**Exercise goal:**
Your answer should be every line with the word "arrival", copied from the data below.

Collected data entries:
`config.mk`:
```
export PLATFORM = sky130hd
export DESIGN_NAME = ball_paddle
export DESIGN_NICKNAME = d
export VERILOG_FILES = /design/src/rtl/ball_paddle.sv
export SDC_FILE = /design/constraint.sdc
export NUM_CORES = 1
export LEC_CHECK = 0
export ABC_AREA = 1
export CORE_MARGIN = 4
export CORE_UTILIZATION = 53
export DETAILED_ROUTE_END_ITERATION = 10
export GPL_ROUTABILITY_DRIVEN = 1
export GPL_TIMING_DRIVEN = 0
export PLACE_DENSITY = 0.84
export SLEW_MARGIN = 10
export SYNTH_ARGS = -nofsm -noshare
export SYNTH_HDL_FRONTEND = slang
export SYNTH_SLANG_ARGS = --single-unit
```
`constraint.sdc`:
```
create_clock -name frame_clk -period 5.5 [get_ports frame_clk]
set_input_delay 0.825 -clock frame_clk [delete_from_list [all_inputs] [get_ports frame_clk]]
set_output_delay 0.825 -clock frame_clk [all_outputs]
set_load 0.01 [all_outputs]
```
`src/rtl/ball_paddle.sv`:
```
// rtl/ball_paddle.sv - ball motion, serve/play/life-loss sequencing and paddle recentre request
module ball_paddle #(
    parameter int         BALL_SIZE   = 4,
    parameter int         BALL_STEP   = 2,
    parameter int         X_MIN       = 0,
    parameter int         X_MAX       = 639,
    parameter int         Y_MIN       = 0,
    parameter int         Y_MAX       = 479,
    parameter int         LIVES_INIT  = 3,
    parameter int         LOST_FRAMES = 60,
    parameter logic [7:0] KEY_LAUNCH  = 8'h2C
) (
    input  logic       frame_clk,
    input  logic       Reset_n,
    input  logic [7:0] keycode,
    input  logic [9:0] BarX,
    input  logic [9:0] BarY,
    input  logic [9:0] Bar_Sizex,
    input  logic [9:0] Bar_Sizey,
    input  logic       Brick_Hit,
    input  logic       Brick_Hit_Side,
    output logic [9:0] BallX,
    output logic [9:0] BallY,
    output logic [9:0] Ball_Size,
    output logic       Bar_Reset,
    output logic [1:0] Lives,
    output logic       Game_Over,
    output logic       Ball_Launched
);

    localparam logic [9:0] BS     = 10'(BALL_SIZE);
    localparam logic [9:0] STEP   = 10'(BALL_STEP);
    localparam logic [9:0] NSTEP  = 10'(-BALL_STEP);
    localparam logic [9:0] XMIN   = 10'(X_MIN);
    localparam logic [9:0] XMAX   = 10'(X_MAX);
    localparam logic [9:0] YMIN   = 10'(Y_MIN);
    localparam logic [9:0] YMAX   = 10'(Y_MAX);
    localparam logic [1:0] LIVES0 = 2'(LIVES_INIT);
    localparam int         CW     = $clog2(LOST_FRAMES + 1);
    localparam logic [CW-1:0] CNT_LAST = CW'(LOST_FRAMES - 1);

    typedef enum logic [1:0] {
        S_SERVE,
        S_PLAY,
        S_LOST,
        S_OVER
    } state_t;

    state_t        state, state_nx;
    logic [9:0]    mot_x, mot_y, mot_x_nx, mot_y_nx;
    logic [9:0]    ball_x_nx, ball_y_nx;
    logic [9:0]    mx, my;
    logic [1:0]    lives_nx;
    logic [CW-1:0] cnt, cnt_nx;
    logic          bar_reset_nx;

    // All edge tests use 10-bit wrapped sums so the compares match the modular position math.
    logic [9:0] serve_y, y_bot, y_top, x_rt, x_lf;
    logic [9:0] bar_top, bar_lf, bar_rt, zone_lf, zone_rt;
    logic       mot_y_pos, paddle_hit, floor_hit, launch;

    assign serve_y    = BarY - Bar_Sizey - BS - 10'd1;
    assign y_bot      = BallY + BS;
    assign y_top      = BallY - BS;
    assign x_rt       = BallX + BS;
    assign x_lf       = BallX - BS;
    assign bar_top    = BarY - Bar_Sizey;
    assign bar_lf     = BarX - Bar_Sizex;
    assign bar_rt     = BarX + Bar_Sizex + BS;
    assign zone_lf    = BarX - {1'b0, Bar_Sizex[9:1]};
    assign zone_rt    = BarX + {1'b0, Bar_Sizex[9:1]};
    assign mot_y_pos  = !mot_y[9] && (mot_y != 10'd0);
    assign paddle_hit = mot_y_pos && (y_bot >= bar_top) && (BallY <= BarY)
                        && (x_rt >= bar_lf) && (BallX <= bar_rt);
    assign floor_hit  = y_bot >= YMAX;
    assign launch     = keycode == KEY_LAUNCH;
    assign Ball_Size  = BS;

    always_ff @(posedge frame_clk or negedge Reset_n) begin
        if (!Reset_n) begin
            state         <= S_SERVE;
            BallX         <= 10'd320;
            BallY         <= 10'd452;
            mot_x         <= 10'd0;
            mot_y         <= 10'd0;
            Lives         <= LIVES0;
            cnt           <= '0;
            Bar_Reset     <= 1'b0;
            Game_Over     <= 1'b0;
            Ball_Launched <= 1'b0;
        end else begin
            state         <= state_nx;
            BallX         <= ball_x_nx;
            BallY         <= ball_y_nx;
            mot_x         <= mot_x_nx;
            mot_y         <= mot_y_nx;
            Lives         <= lives_nx;
            cnt           <= cnt_nx;
            Bar_Reset     <= bar_reset_nx;
            Game_Over     <= (state_nx == S_OVER);
            Ball_Launched <= (state_nx == S_PLAY);
        end
    end

    always_comb begin
        state_nx     = state;
        ball_x_nx    = BallX;
        ball_y_nx    = BallY;
        mot_x_nx     = mot_x;
        mot_y_nx     = mot_y;
        lives_nx     = Lives;
        cnt_nx       = cnt;
        bar_reset_nx = 1'b0;
        mx           = mot_x;
        my           = mot_y;

        case (state)
            S_SERVE: begin
                mot_x_nx  = 10'd0;
                mot_y_nx  = 10'd0;
                ball_x_nx = BarX;
                ball_y_nx = serve_y;
                if (launch) begin
                    mot_x_nx  = STEP;
                    mot_y_nx  = NSTEP;
                    ball_x_nx = BarX + STEP;
                    ball_y_nx = serve_y + NSTEP;
                    state_nx  = S_PLAY;
                end
            end

            S_PLAY: begin
                if (floor_hit) begin
                    mot_x_nx = 10'd0;
                    mot_y_nx = 10'd0;
                    if (Lives <= 2'd1) begin
                        lives_nx = 2'd0;
                        state_nx = S_OVER;
                    end else begin
                        lives_nx     = Lives - 2'd1;
                        cnt_nx       = '0;
                        bar_reset_nx = 1'b1;
                        state_nx     = S_LOST;
                    end
                end else begin
                    if (paddle_hit) begin
                        my = NSTEP;
                        if (BallX < zone_lf)
                            mx = NSTEP;
                        else if (BallX > zone_rt)
                            mx = STEP;
                    end else if (Brick_Hit) begin
                        if (Brick_Hit_Side)
                            mx = 10'd0 - mot_x;
                        else
                            my = 10'd0 - mot_y;
                    end
                    // Walls see the post-brick motion, so a wall overrides a contradicting X flip.
                    if ((x_lf <= XMIN) && mx[9])
                        mx = STEP;
                    if ((x_rt >= XMAX) && !mx[9] && (mx != 10'd0))
                        mx = NSTEP;
                    if ((y_top <= YMIN) && my[9])
                        my = STEP;
                    mot_x_nx  = mx;
                    mot_y_nx  = my;
                    ball_x_nx = BallX + mx;
                    ball_y_nx = BallY + my;
                end
            end

            S_LOST: begin
                mot_x_nx     = 10'd0;
                mot_y_nx     = 10'd0;
                bar_reset_nx = 1'b1;
                cnt_nx       = cnt + 1'b1;
                if (cnt == CNT_LAST) begin
                    bar_reset_nx = 1'b0;
                    cnt_nx       = '0;
                    state_nx     = S_SERVE;
                end
            end

            S_OVER: begin
                mot_x_nx = 10'd0;
                mot_y_nx = 10'd0;
                lives_nx = 2'd0;
                if (launch) begin
                    lives_nx     = LIVES0;
                    bar_reset_nx = 1'b1;
                    state_nx     = S_SERVE;
                end
            end

            default: state_nx = S_SERVE;
        endcase
    end

endmodule

```
== Word level (Yosys, flattened, before mapping) ==
Cells that the tools add are included.
Word-level totals
  bits in registers: 53
  input bits: 52
  logic and storage cells: 124
  output and inout bits: 35
Cells by class
  magnitude comparators: 11
  $add $sub $neg: 20
  equal/unequal tests: 10
  reductions and logical operators: 21
  muxes and demuxes: 52
Operators by type and width (number)
  $mux W10: 28
  $pmux W10 S3: 2
  $pmux W10 S2: 2
  $add A10 B10 Y10: 3
  $add A10 B3 Y10 const B: 3
  $sub A10 B3 Y10 const B: 3
  $ge A10 B10 Y1: 2
  $le A10 B1 Y1 const B: 2
  $le A10 B10 Y1: 2
  $reduce_bool A10 Y1: 2
  $sub A1 B10 Y10 const A: 2
  $sub A10 B10 Y10: 2
  $mux W6: 3
  $mux W2: 8
  $pmux W6 S2: 1
  $add A10 B10 Y10 const B: 1
  $add A10 B2 Y10 const B: 1
  $add A10 B9 Y10: 1
  $ge A10 B10 Y1 const B: 1
  $ge A10 B9 Y1 const B: 1
  $gt A10 B10 Y1: 1
  $lt A10 B10 Y1: 1
  $sub A10 B1 Y10 const B: 1
  $sub A10 B9 Y10: 1
  19 further kinds: 40

== Longest topological paths before layout ==
  depth in word-level cells: 22
  depth in mapped cells: 49
  depth with buffers taken out: 49

== Worst setup path before layout ==
No wires, ideal clock.
  path kind: input -> register
  start point: input port Bar_Sizex[1]
  end point: register BallX[9]
  path buffers: 3
  arrival: 6290 ps
  setup time: 73 ps
  required time: 5427 ps
  path slack: -863 ps
  stages on the path: 48
  cells stage by stage: inv_1 -> ha_1 -> inv_1 -> ha_1 -> inv_1 -> fa_1 -> o21ai_0 -> nand2_1 -> nand2_1 -> a21oi_1 -> nor2_1 -> o21ai_0 -> nand2_1 -> xor2_1 -> ha_1 -> nand2_1 -> nor2_1 -> o211ai_1 -> (+12 left out) -> buf_4 -> nand2_1 -> ha_1 -> a21oi_1 -> nand2_1 -> nand2_1 -> inv_1 -> or2_2 -> a21oi_1 -> o21ai_0 -> nand2_1 -> nand2_1 -> a21oi_1 -> xor2_1 -> inv_1 -> nand2_2 -> nand3_2 -> a21oi_2
On the way
  word-level cells in the longest chain between the ends: 20
  elaborated cells between the ends (all ways): 30
Ends and longest elaborated chain
  from (decl): RTL line 18  | input logic [9:0] Bar_Sizex,
  $add A10 B10 Y10, or another cell as far along: RTL line 69  | assign bar_rt = BarX + Bar_Sizex + BS;
  $add A10 B3 Y10, or another cell as far along: RTL line 69
  $le A10 B10 Y1, or another cell as far along: RTL line 74  | && (x_rt >= bar_lf) && (BallX <= bar_rt);
  $logic_and A1 B1 Y1 / $mux W10 (equally long branches): RTL line 74, 148
  $mux W10 (*): RTL line 146  | if (paddle_hit) begin
  $mux W10 (*): RTL line 133  | if (floor_hit) begin
  $mux W10 (*): RTL line 117  | case (state)
  $logic_and A1 B1 Y1: RTL line 159  | if ((x_lf <= XMIN) && mx[9])
  (+2 left out)
  $mux W10 (*): RTL line 117
  branches (longest 3 deep; another with $reduce_bool A10 Y1)
  $mux W10 (*): RTL line 161  | if ((x_rt >= XMAX) && !mx[9] && (mx != 10'd0))
  $mux W10 (*): RTL line 133
  $mux W10 (*): RTL line 117
  $add A10 B10 Y10 (*): RTL line 167  | ball_x_nx = BallX + mx;
  $mux W10 (*): RTL line 133
  $pmux W10 S2 (*): RTL line 117
  to (signal assigned): RTL line 93  | BallX <= ball_x_nx;
  to (decl): RTL line 22  | output logic [9:0] BallX,
Every way passes the cells marked *. The select of a mux whose other input is x is not followed.
A chain may end at the register's enable or synchronous reset.

== Final worst setup path ==
  start point: input port Bar_Sizex[2]
  end point: register BallX[9]
The elaborated chain is that of the path after synthesis.

==> results.md <==
- First drt pass iteration count: 8
- ANT nets after route: 0
- Die Wd: 131 um
- Final Power: between 4 and 5 mW
- Dominant cells by area after synthesis: ha_1, dfrtp_1, nand2_1, inv_1, a21oi_1
- Post-synth cell types: 52
- Max rail drop VDD: 0.249 mV
- Post-synthesis mux area share: 0%
- Max Buffers Root-to-Sink: 2
- Worst hold path class: input pin to asynchronous set/reset pin
- Adder-cell share of the synthesized area: 24.3%
- Initial DRC Count: 839
- Setup crit end kind: flip-flop
- Initial core utilization: 54.6%
- #FFs+latches synth: 53
- Busiest layer in global routing: met2
- Fin. Hold Viols: 0
- Status: finished, violations left
- Clock latency on the worst-skew pair: 0.30 ns
- Vias in the first global route: 7,974
- Initial antenna violation count: 0
- # clock sinks: 53
- Synth top cells by count: nand2_1, inv_1, ha_1
- Xor/xnor share of the synthesized area: 8.82%
- Yosys top cell by area: ha_1
- Ports: 87
- RSZ-0062 raised after global routing: yes
- Fmax: 156 MHz
- Final min period: 6.39 ns
- Die area: 17,100 um2
- Crit path kind: input pin to flip-flop
- Slew headroom: 50.8%
- Post-synth EDFFs: 0
- Gr ovfl total: 0
- Synth Flop Type: dfrtp_1
- # H-tree levels: 2
- Fin nets: 1,519
- Final HPWL DP: 16,500 um
- First-pass GRT wire length: 37,400 um
- Sequential area share after synthesis: around 17%
- Post-synth top area share: a little under a quarter
- Synth Warn #: 0
- Vias per cell: 5.86
- Drc violations: 0
- Main combinational cell family by area after synthesis: adder cells
- Worst Path Required: 5.73 ns
- Post-Route Setup TNS: -7.51 ns
- Cells after Synth: 1,145
- Lkg Pwr: 5.41 nW
- Setup ws final: -0.895 ns
- Post-Syn Area: about 8000 um2
- Worst-case reg-to-reg path depth: 39
- Complex-gate fraction of the synthesized area: 16.2%
- Routed vias: roughly 8,800
- Final setup fails: 16
- Syn avg cell area: 6.98 um2
- Met1 Use GR: 34.6%
- DIE HEIGHT: 131 um
- CTS root buf: clkbuf_16
- Fin crit share: 116%
- Worst hold slack: ~0.5 ns
- Max cap viols: 0
- Post-synthesis simple-gate area fraction: 22.9%
- M2 GR Usage: 47.1%
- Tot GR Track Use: 26.8%
- Final Skew: between 0.01 and 0.015 ns
- Post-layout instance area: 10,600 um2
- Routed wire length: 25,800 um
- Dpl cell area: 9220 um2
- Pin count of the biggest net entering global routing: 36
- RePlAce Congestion: a little over 0.9
- Post-synth ARST share: 100%
- Critical path arrival: 6.63 ns
- Top-count cell post-synth: nand2_1
- Startpoint Class: input pin
- CTS tree: done
- Post-CTS Hold Buffers: 0
- FP Rows: 44
- Routed wire length per instance: ~17 um
- Crit-path max cell delay: 0.30 ns
- Layout area overhead: 32.4%
- CTS buffer count: 5
- Ant diodes: 0
- Share of cells above drive strength 1: 21.3%
- Top cell by count, worst path: buf_4
- Final-layout fill cell count: 1,021
- GR Layer Usage met3: 3.46%
- Failing checks: negative setup slack
- Clk pin slew, worst setup/hold paths: 0.08 ns
- Slowest-stage cell, CP: ha_1
- Slew Limit Fails: 0
- Power per standard cell area: 380 nW/um2
- Layout Utilization: 72.3%
- IO Port Bufs: 76
- Core footprint: 14,600 um2
- Worst slew pin tran: 0.735 ns
- Critical Path Fanout Max: 5
## final cells by class
type	count	area (um2)	share of cell area [%]
buffer	24	169	1.59
timing repair buffer	155	1390	13.2
inverter	191	741	6.99
clock inverter	3	43.8	0.413
clock buffer	5	125	1.18
sequential	53	1340	12.6
multi-input combinational	886	6550	61.9
tap	184	230	2.17
## path summary, 6_finish.rpt
path	from	endpoint	slack [ns]
min in group frame_clk	Lives[0]	Lives[0]	0.53
worst max register to register	BallX[3]	BallX[9]	-0.64
worst max-delay path	Bar_Sizex[2]	BallX[9]	-0.89
worst min-delay path	Reset_n	cnt[0]	0.50
worst min register to register	Lives[0]	Lives[0]	0.53
max in group asynchronous	Reset_n	BallX[8]	4.34
## critical path, delay by kind of cell
kind / cells / cell delay [ns]
AOI/OAI and AO/OA: 7 / 0.88
xor gates and xnor gates: 1 / 0.20
adders and majority gates: 3 / 0.75
buffers and inverters: 15 / 1.70
and+or+nand+nor: 21 / 2.24
## what timing repair did
item / CTS / global route
endpoints found under the setup margin: 25 / 18
cloned: 2 / 0
setup buffers: 64 / 22
pin swaps: 98 / 39
resized for setup: 168 / 51
## metrics by stage
step	worst slack, ns	std cells
after floorplan	-0.419	1153
after global placement	-2.03	1413
after detailed placement	-2.18	1414
after CTS	-0.594	1488
after global routing	-1.13	1501
final	-0.895	1501
## placed cells by master, fill, tap and decap left out, types with 17 or more instances in the layout
cell	instances
nand3_1	50
o21ai_0	40
ha_4	18
nor2_1	72
xor2_1	57
ha_1	126
nand2_1	193
clkdlybuf4s50_1	59
buf_4	85
a21oi_2	27
xnor2_1	17
dfrtp_1	45
inv_1	169
a21oi_1	86
o21ai_1	17
## cell families after synthesis
group / after synthesis
buffers and inverters: 215
adders and majority gates: 151
other: 2
DFF: 53
AOI/OAI and AO/OA: 233
xor gates and xnor gates: 78
and+or+nand+nor: 413
## flip-flops by register name, summed over array words and instances (netlist names)
signal,flops
Bar_Reset,1
cnt,6
Ball_Launched,1
BallX,10
Lives,2
Game_Over,1
mot_y,10
BallY,10
mot_x,10
state,2
## power by group
part	total, mW	internal (mW)	switching (mW)
Sequential	0.802	0.519	0.283
Combinational	2.85	1.18	1.67
Clock	0.374	0.216	0.158
## per-layer routing
layer / part of all wire [%] / wire length, um / up-vias
met5: 0 / 0 / -
met3: 8.1 / 2090 / 161
met2: 47 / 12200 / 507
met4: 5.1 / 1310 / 0
li1: - / - / 4105
met1: 40 / 10300 / 4028
Power figures use the tool's default switching activity.
==> RTL edit 1: new RTL, config.mk and constraints unchanged <==
Encoding of `state_t`: now one-hot (4 bits for 4 states).
--- a/src/rtl/ball_paddle.sv
+++ b/src/rtl/ball_paddle.sv
@@ -40,9 +40,9 @@
     localparam logic [CW-1:0] CNT_LAST = CW'(LOST_FRAMES - 1);
 
-    typedef enum logic [1:0] {
-        S_SERVE,
-        S_PLAY,
-        S_LOST,
-        S_OVER
+    typedef enum logic [3:0] {
+        S_SERVE = 4'b0001,
+        S_PLAY  = 4'b0010,
+        S_LOST  = 4'b0100,
+        S_OVER  = 4'b1000
     } state_t;
 
Behaviour: same outputs for any inputs over 4 cycles, from zero or initial values and one cycle with Reset_n low; so few cycles prove little.
==> RTL edit 1 against the original RTL <==
The run still ends with negative setup slack left. Via count rose by 2.3%. Global-route usage grew 0.39 points. Hold slack improved by 39 ps. Cell area grew 2.7%. Count of clock-buffer cells in the layout up 1. Synthesized area increased by 2.3%. Total power fell by 31%. Sequential share of layout area increased by 0.14 points. Maximum frequency up 0.62%. Wire length increased by 1.9%. Worst setup slack improved by 40 ps. Sequential cell count grew 2. Highest routed layer unchanged.
==> RTL edit 1: results (changes against the original RTL) <==
- RR Startpoint: BallX[3]$_DFFE_PN0P_
- NetSw: 1.37 mW (-35%)
- Power density over the cells: 254 nW/µm² (-33%)
- Sequential area share after synthesis: 17.0% (+0.25 points)
- Final #Nets: 1,541 (+1.4%)
- Largest net degree at the start of global routing: 56 (+56%)
- WL final: 26.3 mm (+1.9%)
- First DRT Iteration DRCs: 906 (+8.0%)
- Largest cells by area after synthesis: ha_1 22%, dfrtp_1 14%, nand2_1 9.5%
- Htree depth: 2 (unchanged)
- P_seq: 619 µW (-23%)
- Clock group: 335 µW (-10%)
- Aggregate global-route resource usage: 27.2% (+0.39 points)
- Arr. time, crit path: 6590 ps (-40 ps)
- Layout cell share with drive strength beyond 1: 23.4% (+2.1 points)
- FFs w/ async S/R, synth: 100% (unchanged)
- Worst-Skew Late Latency: 310 ps
- Worst setup margin: -855 ps (+39.5 ps)
- Global-route wire length before repair: 40.2 mm (+7.4%)
- Synth Warn #: 0 (unchanged)
- Peak VDD IR: 0.176 mV (-29%)
- R2r worst-path depth: 35 (-10%)
- Routability cong.: 0.915 (+0.18%)
- P_leak: 5.44 nW (+0.54%)
- Initial antenna violation count: 0 (unchanged)
- Final setup viols: 14 (-2)
- Place WS: -2180 ps (+3.85 ps)
- Status: finished with violations
- Top delay family on crit path: simple AND/OR/NAND/NOR gates
- Final Skew: 9.39 ps (-2.29 ps)
- DR pass1 iterations: 5 (-3)
- Port Buf Inserts: 76 (unchanged)
- Library cells used by synthesis: 52 (unchanged)
- Crit path max fanout: 5 (unchanged)
- Clock root buffer: clkbuf_16
- Post-DP HPWL: 17.7 mm (+7.0%)
- Worst Hold Depth: 2
- Primary FF master, synth: dfrtp_1
- Via count: 9,005 (+2.3%)
- Clock-pin slew on the worst setup and hold paths: 80 ps (about the same)
- Worst setup path endpoint: BallX[8]$_DFFE_PN1P_
- Slowest-stage cell, CP: fa_2
- Max stage delay on crit path: 390 ps (+90 ps)
- Area after DPL: 9420 µm² (+2.2%)
- Measured slew at the worst slew-check pin: 1170 ps (+437 ps)
- Register-to-register path setup slack: -260 ps (+380 ps)
- Cell depth of the worst setup path: 43 (-8.5%)
- Top cell types by occurrence after synthesis: 208 x nand2_1, 200 x inv_1, 144 x ha_1
- Vias in the first global route: 8,450 (+6.0%)
- Final hold slack: 537 ps (+39.0 ps)
- Tightest Hold Check Type: flip-flop to flip-flop
- Failing checks: negative setup slack
[RTL edit 1: cell count changes after synthesis, sizes merged, moves of 3 or more]
| cell | delta |
|---|---|
| a31oi | +3 |
| nor2 | +12 |
| xnor2 | -5 |
| nand4 | +3 |
| clkbuf | -3 |
| nor3 | +6 |
| nand3 | -5 |
| a21oi | -15 |
| or2 | -4 |
| inv | +13 |
| a22o | +4 |
| o211ai | +7 |
| buf | +3 |
[RTL edit 1: per-stage QoR]
stage	cells	setup TNS, ps
after floorplan	1183	-601
after global placement	1447	-31850
after detailed placement	1447	-37340
after CTS	1505	-3040
after global routing	1527	-10580
final	1528	-6260
[RTL edit 1: logic make-up (layout without fill, tap and decap cells)]
group | Yosys count | count (layout) | synth area share (%)
other cells | 2 | 11 | 0.0918
compound gates | 239 | 239 | 16.9
buf+inv | 228 | 384 | 11.3
simple gates | 426 | 426 | 23.0
flops | 55 | 55 | 17.0
xor+xnor | 74 | 74 | 7.92
fa+ha+maj | 151 | 151 | 23.7
[RTL edit 1: layout make-up]
type | instances | area (µm²)
Inverter | 204 | 792
Clock inverter | 2 | 16.3
Sequential cell | 55 | 1390
Buffer | 24 | 173
Multi-Input combinational cell | 900 | 6790
Tap cell | 188 | 235
Clock buffer | 6 | 129
Antenna cell | 1 | 2.50
Timing Repair Buffer | 148 | 1360
Fill cell | 1060 | 4270
[RTL edit 1: routing by layer]
layer / track usage, % / up-vias / part of all wire [%]
met5: 0 / - / 0
met4: 9.70 / 0 / 4.0
met3: 3.36 / 129 / 7.6
met2: 46.6 / 499 / 48
met1: 35.3 / 4174 / 40
li1: - / 4203 / -
[RTL edit 1: repair_timing]
action	CTS	global route
gates cloned	1	0
setup endpoints to repair	32	18
pin swaps	97	103
buffers inserted	49	25
gates resized for setup	169	84
hold endpoints to repair	0	0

**Answer box:**
  arrival: 6290 ps
- Critical path arrival: 6.63 ns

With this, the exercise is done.